**Task objective:**
Where the records below show a line containing "wire [37:0] n_st", start copying; end with the line containing "wire [37:0] st_last", and copy it too.

**Records supplied:**
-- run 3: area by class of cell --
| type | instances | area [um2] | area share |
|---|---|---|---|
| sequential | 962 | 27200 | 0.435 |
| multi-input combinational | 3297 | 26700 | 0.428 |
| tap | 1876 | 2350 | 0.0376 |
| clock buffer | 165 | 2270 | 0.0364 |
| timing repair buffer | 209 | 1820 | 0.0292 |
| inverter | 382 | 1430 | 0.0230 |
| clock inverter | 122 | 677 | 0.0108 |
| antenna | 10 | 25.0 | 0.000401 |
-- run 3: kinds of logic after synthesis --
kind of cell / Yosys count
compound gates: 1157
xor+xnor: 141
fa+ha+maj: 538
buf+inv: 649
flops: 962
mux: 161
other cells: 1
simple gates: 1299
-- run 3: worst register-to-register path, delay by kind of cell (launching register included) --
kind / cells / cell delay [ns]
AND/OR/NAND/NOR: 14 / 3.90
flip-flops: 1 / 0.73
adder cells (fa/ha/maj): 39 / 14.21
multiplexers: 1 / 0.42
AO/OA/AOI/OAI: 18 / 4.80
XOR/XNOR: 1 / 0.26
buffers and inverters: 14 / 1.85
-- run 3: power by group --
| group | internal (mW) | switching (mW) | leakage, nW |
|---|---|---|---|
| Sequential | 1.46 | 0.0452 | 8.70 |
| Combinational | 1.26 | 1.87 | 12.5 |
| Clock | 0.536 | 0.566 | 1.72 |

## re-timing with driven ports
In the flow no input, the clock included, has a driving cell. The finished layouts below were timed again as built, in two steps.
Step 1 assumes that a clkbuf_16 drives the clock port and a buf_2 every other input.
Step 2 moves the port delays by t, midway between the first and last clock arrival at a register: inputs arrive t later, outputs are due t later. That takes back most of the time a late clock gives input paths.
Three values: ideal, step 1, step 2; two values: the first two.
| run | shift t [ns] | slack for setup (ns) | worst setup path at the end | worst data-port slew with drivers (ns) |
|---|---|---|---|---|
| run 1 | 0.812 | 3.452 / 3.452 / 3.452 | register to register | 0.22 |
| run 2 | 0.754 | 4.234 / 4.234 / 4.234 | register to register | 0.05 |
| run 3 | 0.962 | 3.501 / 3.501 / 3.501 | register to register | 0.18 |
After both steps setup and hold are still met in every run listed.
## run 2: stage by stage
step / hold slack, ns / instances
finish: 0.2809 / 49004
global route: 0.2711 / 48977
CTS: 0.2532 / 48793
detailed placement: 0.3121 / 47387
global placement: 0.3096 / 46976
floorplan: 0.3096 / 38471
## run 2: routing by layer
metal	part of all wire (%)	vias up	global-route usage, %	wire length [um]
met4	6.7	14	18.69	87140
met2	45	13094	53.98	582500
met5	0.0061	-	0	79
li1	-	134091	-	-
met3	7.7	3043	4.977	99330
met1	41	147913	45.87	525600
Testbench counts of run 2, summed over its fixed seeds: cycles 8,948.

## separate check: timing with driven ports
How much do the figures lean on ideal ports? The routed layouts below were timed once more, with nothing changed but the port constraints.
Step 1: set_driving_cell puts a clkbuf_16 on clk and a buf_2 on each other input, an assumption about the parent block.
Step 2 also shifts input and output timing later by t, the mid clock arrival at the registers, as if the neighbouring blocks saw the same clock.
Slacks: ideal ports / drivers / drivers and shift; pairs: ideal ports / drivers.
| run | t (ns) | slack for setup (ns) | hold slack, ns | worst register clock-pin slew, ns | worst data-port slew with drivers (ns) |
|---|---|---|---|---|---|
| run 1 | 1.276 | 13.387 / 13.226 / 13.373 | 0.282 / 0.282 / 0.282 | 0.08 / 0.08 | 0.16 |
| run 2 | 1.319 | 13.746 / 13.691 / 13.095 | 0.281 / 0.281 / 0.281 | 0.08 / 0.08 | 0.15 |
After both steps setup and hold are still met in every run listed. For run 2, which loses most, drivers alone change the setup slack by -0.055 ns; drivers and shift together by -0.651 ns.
==
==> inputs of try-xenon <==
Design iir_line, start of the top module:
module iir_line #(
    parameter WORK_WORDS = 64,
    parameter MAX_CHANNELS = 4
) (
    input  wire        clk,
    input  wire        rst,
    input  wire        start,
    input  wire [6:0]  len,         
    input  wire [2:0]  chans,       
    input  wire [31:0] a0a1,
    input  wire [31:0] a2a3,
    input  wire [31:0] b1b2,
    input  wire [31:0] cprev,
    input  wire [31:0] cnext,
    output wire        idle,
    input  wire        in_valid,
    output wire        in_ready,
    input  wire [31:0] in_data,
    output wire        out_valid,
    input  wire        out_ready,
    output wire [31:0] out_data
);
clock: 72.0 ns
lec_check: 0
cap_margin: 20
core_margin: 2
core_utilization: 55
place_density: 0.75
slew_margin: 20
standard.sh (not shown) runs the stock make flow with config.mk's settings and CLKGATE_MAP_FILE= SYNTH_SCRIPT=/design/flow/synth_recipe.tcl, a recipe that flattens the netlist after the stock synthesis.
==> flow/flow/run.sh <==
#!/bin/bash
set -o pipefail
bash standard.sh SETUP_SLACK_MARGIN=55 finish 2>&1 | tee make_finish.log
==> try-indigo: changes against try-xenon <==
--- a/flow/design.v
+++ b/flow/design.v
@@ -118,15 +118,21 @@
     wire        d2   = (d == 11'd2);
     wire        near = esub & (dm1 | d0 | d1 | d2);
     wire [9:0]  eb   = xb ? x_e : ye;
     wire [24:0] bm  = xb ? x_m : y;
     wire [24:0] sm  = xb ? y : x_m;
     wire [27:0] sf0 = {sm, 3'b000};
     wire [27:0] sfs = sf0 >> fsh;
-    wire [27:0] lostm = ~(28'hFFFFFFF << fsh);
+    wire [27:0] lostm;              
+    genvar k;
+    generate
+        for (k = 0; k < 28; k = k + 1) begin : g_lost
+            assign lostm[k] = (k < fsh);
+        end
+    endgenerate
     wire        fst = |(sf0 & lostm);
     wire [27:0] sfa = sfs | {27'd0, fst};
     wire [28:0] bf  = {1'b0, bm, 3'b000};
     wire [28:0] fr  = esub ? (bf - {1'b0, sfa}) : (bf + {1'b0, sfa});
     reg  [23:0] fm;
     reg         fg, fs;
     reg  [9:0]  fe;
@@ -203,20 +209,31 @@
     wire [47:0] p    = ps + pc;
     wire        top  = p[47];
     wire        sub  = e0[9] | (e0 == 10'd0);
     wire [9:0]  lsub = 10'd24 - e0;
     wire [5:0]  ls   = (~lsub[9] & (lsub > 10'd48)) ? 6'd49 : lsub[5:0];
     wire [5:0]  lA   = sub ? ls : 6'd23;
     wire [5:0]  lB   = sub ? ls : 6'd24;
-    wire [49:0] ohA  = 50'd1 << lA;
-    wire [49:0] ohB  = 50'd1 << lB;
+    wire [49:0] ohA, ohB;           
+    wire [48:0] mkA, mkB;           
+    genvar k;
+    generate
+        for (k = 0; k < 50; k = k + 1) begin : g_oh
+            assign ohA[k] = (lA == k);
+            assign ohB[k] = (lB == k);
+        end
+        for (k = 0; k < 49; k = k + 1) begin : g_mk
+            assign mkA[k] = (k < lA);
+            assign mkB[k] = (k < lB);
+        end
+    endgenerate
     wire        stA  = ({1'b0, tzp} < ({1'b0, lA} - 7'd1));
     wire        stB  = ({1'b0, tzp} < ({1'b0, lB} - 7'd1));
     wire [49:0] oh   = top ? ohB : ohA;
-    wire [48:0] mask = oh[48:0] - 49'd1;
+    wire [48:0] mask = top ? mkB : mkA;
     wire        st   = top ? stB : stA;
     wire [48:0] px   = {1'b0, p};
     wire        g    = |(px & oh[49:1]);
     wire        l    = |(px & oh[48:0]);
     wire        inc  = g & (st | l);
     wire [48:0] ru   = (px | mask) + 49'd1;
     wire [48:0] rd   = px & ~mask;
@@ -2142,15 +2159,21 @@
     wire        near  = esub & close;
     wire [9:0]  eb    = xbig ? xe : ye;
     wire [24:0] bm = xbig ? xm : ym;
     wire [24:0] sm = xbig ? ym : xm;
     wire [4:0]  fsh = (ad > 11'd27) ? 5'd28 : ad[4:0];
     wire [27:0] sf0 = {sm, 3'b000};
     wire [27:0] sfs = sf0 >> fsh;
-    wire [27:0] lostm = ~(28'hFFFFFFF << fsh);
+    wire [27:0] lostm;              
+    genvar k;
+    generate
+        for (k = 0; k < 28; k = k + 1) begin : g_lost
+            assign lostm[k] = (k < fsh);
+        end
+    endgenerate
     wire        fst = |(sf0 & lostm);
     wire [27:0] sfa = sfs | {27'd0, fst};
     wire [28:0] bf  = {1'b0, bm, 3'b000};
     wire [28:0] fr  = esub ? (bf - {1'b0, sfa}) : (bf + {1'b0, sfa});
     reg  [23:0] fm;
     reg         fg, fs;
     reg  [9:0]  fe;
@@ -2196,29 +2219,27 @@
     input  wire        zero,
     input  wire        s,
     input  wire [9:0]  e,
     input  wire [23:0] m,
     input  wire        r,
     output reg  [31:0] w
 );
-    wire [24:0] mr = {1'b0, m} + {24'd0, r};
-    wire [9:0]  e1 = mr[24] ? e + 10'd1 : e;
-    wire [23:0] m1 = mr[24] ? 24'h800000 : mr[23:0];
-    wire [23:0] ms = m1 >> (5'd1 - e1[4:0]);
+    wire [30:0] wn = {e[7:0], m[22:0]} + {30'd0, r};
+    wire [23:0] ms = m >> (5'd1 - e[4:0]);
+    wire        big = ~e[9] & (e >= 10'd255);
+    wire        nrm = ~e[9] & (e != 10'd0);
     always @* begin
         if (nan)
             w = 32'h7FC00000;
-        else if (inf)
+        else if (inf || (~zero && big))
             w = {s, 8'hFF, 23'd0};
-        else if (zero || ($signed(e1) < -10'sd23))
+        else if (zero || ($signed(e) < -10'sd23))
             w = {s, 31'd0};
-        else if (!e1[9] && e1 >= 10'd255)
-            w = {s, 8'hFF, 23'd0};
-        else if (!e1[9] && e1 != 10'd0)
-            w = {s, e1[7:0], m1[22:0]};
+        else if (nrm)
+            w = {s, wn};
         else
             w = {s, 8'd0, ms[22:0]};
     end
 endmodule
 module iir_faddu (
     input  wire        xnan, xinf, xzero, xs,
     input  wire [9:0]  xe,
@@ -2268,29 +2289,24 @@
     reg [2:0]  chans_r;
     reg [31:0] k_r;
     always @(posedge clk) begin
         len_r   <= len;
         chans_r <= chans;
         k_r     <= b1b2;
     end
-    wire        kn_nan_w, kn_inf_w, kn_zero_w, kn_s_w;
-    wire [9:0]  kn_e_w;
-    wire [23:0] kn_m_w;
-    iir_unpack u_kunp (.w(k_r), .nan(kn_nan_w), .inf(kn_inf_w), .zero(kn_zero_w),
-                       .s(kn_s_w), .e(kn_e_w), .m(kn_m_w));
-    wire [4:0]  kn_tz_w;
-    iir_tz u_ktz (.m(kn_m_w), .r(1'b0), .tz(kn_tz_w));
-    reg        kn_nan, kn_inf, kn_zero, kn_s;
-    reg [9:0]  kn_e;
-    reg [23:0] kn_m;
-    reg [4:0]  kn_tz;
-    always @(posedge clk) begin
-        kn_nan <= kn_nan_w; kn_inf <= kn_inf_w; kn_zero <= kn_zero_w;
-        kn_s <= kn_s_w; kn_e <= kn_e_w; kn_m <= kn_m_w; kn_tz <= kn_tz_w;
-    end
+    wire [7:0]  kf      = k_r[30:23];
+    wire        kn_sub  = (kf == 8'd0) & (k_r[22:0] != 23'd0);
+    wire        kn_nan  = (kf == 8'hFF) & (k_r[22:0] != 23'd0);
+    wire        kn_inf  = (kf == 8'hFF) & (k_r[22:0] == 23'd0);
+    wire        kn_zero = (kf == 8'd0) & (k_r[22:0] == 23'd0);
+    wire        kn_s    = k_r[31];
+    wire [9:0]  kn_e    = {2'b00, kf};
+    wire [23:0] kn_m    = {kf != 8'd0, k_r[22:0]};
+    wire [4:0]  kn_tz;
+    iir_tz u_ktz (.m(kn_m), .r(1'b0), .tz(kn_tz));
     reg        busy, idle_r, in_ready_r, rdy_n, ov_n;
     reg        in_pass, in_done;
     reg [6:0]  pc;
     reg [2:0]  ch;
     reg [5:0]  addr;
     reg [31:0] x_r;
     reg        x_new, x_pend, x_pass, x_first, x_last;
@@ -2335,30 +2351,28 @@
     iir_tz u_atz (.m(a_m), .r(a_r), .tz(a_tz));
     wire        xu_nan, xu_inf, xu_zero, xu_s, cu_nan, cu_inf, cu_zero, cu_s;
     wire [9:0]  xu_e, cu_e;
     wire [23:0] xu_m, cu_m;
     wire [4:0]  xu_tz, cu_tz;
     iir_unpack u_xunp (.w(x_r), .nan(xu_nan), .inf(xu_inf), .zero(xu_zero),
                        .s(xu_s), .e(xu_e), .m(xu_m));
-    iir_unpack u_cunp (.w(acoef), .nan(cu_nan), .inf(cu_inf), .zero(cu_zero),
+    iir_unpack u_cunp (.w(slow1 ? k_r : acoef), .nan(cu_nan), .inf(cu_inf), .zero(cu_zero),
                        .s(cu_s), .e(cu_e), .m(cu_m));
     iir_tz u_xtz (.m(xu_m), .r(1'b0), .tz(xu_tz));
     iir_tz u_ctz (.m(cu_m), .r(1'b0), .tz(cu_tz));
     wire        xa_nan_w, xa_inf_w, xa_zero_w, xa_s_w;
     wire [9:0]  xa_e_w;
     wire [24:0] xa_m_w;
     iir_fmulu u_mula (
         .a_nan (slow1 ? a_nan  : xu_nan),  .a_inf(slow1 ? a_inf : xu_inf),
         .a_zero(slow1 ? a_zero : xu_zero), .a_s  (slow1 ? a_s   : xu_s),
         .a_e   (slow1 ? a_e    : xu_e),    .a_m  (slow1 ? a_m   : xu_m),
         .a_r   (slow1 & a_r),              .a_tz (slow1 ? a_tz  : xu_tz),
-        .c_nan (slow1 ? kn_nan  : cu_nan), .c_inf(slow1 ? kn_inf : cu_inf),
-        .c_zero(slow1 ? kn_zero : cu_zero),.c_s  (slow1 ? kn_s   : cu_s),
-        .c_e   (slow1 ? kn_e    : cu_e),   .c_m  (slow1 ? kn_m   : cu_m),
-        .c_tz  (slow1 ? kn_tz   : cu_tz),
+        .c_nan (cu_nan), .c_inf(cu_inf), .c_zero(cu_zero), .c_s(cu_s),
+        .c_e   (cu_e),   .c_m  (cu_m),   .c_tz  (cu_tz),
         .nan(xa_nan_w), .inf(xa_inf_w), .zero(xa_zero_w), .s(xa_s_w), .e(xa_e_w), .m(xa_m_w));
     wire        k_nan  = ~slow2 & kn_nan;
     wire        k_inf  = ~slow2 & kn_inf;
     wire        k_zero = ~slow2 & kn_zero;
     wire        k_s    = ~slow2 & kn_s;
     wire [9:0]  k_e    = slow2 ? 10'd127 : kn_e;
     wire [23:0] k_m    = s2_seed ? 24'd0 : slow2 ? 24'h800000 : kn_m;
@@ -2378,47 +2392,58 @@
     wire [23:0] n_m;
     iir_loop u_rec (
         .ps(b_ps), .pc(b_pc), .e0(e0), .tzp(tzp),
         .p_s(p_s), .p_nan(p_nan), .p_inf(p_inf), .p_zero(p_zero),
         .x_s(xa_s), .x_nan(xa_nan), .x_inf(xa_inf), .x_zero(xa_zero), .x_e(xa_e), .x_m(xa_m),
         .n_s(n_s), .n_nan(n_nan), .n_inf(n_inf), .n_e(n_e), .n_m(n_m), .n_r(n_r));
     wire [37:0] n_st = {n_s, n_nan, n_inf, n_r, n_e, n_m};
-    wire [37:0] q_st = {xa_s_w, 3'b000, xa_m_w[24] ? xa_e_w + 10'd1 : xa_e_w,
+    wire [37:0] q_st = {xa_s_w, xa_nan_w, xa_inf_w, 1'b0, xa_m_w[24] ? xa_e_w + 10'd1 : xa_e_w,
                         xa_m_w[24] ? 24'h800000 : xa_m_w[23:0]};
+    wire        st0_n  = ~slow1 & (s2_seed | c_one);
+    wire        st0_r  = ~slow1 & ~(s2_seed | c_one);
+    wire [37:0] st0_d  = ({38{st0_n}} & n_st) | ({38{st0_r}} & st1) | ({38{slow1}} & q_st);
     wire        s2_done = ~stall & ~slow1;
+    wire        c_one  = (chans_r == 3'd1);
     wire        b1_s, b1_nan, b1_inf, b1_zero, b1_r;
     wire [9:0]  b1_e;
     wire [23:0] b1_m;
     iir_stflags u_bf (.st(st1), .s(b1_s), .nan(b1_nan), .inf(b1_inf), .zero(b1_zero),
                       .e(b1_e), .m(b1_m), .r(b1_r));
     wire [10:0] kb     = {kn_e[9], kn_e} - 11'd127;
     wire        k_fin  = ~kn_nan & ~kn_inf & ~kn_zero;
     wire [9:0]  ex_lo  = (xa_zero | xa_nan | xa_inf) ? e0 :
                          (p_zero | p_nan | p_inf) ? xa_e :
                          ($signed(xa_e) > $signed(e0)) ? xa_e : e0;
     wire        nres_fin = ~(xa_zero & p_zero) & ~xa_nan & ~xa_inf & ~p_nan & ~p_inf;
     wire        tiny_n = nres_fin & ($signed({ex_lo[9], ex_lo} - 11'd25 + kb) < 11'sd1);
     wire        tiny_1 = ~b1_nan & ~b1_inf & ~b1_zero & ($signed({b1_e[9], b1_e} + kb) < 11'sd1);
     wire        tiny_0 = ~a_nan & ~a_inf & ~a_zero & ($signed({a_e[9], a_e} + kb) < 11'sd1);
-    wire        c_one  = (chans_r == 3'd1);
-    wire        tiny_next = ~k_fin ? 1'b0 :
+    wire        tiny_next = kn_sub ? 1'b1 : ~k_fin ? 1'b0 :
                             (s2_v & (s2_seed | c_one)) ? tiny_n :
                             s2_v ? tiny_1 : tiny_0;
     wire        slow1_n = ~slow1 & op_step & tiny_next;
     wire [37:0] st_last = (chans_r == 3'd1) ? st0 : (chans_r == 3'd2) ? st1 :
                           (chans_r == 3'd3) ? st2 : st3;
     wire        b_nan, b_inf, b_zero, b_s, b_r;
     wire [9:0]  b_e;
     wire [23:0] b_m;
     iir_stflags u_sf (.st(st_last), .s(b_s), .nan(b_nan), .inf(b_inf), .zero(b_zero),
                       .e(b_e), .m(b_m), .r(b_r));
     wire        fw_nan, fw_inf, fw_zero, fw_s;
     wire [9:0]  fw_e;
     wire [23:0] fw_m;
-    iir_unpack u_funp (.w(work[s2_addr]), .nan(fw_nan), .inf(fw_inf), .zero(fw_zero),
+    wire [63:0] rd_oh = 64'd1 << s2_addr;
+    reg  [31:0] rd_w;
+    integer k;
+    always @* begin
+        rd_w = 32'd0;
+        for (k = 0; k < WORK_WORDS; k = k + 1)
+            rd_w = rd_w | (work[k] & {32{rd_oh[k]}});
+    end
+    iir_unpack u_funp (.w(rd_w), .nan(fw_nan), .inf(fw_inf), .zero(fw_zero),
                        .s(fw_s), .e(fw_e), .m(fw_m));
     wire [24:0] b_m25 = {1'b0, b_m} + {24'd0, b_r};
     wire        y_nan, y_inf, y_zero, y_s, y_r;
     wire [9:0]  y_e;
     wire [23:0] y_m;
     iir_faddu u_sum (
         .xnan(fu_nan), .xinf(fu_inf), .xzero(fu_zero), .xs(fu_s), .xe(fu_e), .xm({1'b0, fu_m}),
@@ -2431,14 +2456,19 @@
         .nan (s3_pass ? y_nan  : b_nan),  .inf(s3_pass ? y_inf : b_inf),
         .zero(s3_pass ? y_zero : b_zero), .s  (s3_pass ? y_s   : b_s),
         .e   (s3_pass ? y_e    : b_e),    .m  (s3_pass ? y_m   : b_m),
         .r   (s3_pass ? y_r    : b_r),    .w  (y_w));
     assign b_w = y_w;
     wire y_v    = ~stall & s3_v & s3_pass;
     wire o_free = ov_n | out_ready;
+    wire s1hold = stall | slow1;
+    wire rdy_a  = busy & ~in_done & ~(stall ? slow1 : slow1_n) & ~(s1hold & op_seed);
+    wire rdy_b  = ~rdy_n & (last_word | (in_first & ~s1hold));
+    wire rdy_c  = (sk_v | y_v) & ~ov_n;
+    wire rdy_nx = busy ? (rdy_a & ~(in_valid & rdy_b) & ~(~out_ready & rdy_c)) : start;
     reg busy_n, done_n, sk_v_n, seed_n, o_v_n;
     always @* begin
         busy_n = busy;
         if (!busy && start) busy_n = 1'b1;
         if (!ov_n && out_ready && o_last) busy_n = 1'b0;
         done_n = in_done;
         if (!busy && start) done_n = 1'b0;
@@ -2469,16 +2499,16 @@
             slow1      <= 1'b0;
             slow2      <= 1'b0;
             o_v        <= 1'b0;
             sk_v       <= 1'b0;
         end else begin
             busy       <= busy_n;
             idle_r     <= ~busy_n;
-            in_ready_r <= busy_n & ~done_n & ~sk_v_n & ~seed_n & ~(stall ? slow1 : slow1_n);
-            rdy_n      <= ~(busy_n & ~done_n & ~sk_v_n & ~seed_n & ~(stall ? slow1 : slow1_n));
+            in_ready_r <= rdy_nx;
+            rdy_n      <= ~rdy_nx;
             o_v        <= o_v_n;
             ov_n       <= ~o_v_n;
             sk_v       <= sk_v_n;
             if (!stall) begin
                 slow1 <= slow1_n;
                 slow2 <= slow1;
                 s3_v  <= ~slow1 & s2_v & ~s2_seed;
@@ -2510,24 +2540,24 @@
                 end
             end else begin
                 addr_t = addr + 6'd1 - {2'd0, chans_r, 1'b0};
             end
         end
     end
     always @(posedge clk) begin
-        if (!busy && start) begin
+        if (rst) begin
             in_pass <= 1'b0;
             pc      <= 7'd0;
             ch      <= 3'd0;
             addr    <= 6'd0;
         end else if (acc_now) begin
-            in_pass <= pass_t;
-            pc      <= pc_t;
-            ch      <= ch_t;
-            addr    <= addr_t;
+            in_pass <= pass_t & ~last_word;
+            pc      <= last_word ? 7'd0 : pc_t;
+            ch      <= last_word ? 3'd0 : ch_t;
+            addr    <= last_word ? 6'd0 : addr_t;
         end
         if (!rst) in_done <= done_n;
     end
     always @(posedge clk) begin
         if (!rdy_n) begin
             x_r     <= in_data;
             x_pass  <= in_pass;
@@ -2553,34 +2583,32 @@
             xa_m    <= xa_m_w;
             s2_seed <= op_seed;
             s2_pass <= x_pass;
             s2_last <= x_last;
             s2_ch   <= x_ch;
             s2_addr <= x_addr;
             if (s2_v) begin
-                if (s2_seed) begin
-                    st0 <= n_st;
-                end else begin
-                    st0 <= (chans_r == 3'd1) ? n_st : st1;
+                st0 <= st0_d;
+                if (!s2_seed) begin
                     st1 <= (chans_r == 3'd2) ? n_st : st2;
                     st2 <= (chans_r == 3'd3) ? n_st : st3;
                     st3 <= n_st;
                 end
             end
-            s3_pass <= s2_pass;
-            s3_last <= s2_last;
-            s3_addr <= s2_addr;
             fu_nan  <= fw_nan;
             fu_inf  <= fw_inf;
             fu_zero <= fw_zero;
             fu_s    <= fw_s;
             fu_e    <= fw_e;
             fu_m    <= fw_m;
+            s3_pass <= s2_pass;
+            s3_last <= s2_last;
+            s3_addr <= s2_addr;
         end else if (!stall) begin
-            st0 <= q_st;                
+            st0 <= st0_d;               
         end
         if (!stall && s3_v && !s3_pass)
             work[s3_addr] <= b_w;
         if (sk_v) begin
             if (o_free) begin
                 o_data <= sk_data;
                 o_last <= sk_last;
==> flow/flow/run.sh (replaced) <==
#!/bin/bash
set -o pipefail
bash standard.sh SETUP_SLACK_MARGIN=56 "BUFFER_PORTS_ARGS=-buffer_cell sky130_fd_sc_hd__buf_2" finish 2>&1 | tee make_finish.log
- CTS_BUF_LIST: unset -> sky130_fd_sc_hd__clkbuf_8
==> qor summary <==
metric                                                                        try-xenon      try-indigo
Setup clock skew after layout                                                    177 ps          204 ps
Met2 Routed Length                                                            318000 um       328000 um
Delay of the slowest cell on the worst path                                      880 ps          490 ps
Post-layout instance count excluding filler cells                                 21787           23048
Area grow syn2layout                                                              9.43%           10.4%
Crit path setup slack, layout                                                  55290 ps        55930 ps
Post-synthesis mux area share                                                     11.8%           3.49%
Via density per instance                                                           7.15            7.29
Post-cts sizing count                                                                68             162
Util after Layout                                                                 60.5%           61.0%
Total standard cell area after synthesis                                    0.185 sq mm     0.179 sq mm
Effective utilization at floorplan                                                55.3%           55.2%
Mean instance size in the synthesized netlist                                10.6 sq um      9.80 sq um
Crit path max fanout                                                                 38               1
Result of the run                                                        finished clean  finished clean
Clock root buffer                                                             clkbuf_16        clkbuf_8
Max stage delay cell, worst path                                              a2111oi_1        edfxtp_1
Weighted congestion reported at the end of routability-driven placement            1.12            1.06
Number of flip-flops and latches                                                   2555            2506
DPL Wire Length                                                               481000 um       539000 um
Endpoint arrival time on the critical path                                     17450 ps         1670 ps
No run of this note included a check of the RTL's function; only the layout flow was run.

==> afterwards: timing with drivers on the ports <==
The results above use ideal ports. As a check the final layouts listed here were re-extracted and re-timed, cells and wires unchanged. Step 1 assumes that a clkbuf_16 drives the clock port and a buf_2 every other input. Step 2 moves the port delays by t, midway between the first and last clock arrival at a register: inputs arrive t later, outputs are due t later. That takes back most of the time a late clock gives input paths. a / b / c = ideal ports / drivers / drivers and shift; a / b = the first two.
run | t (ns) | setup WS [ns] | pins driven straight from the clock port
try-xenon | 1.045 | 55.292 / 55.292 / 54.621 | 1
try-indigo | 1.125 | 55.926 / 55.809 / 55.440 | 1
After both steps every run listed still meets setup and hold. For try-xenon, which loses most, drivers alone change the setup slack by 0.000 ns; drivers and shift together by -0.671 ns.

**Result below:**
     wire [37:0] n_st = {n_s, n_nan, n_inf, n_r, n_e, n_m};
-    wire [37:0] q_st = {xa_s_w, 3'b000, xa_m_w[24] ? xa_e_w + 10'd1 : xa_e_w,
+    wire [37:0] q_st = {xa_s_w, xa_nan_w, xa_inf_w, 1'b0, xa_m_w[24] ? xa_e_w + 10'd1 : xa_e_w,
                         xa_m_w[24] ? 24'h800000 : xa_m_w[23:0]};
+    wire        st0_n  = ~slow1 & (s2_seed | c_one);
+    wire        st0_r  = ~slow1 & ~(s2_seed | c_one);
+    wire [37:0] st0_d  = ({38{st0_n}} & n_st) | ({38{st0_r}} & st1) | ({38{slow1}} & q_st);
     wire        s2_done = ~stall & ~slow1;
+    wire        c_one  = (chans_r == 3'd1);
     wire        b1_s, b1_nan, b1_inf, b1_zero, b1_r;
     wire [9:0]  b1_e;
     wire [23:0] b1_m;
     iir_stflags u_bf (.st(st1), .s(b1_s), .nan(b1_nan), .inf(b1_inf), .zero(b1_zero),
                       .e(b1_e), .m(b1_m), .r(b1_r));
     wire [10:0] kb     = {kn_e[9], kn_e} - 11'd127;
     wire        k_fin  = ~kn_nan & ~kn_inf & ~kn_zero;
     wire [9:0]  ex_lo  = (xa_zero | xa_nan | xa_inf) ? e0 :
                          (p_zero | p_nan | p_inf) ? xa_e :
                          ($signed(xa_e) > $signed(e0)) ? xa_e : e0;
     wire        nres_fin = ~(xa_zero & p_zero) & ~xa_nan & ~xa_inf & ~p_nan & ~p_inf;
     wire        tiny_n = nres_fin & ($signed({ex_lo[9], ex_lo} - 11'd25 + kb) < 11'sd1);
     wire        tiny_1 = ~b1_nan & ~b1_inf & ~b1_zero & ($signed({b1_e[9], b1_e} + kb) < 11'sd1);
     wire        tiny_0 = ~a_nan & ~a_inf & ~a_zero & ($signed({a_e[9], a_e} + kb) < 11'sd1);
-    wire        c_one  = (chans_r == 3'd1);
-    wire        tiny_next = ~k_fin ? 1'b0 :
+    wire        tiny_next = kn_sub ? 1'b1 : ~k_fin ? 1'b0 :
                             (s2_v & (s2_seed | c_one)) ? tiny_n :
                             s2_v ? tiny_1 : tiny_0;
     wire        slow1_n = ~slow1 & op_step & tiny_next;
     wire [37:0] st_last = (chans_r == 3'd1) ? st0 : (chans_r == 3'd2) ? st1 :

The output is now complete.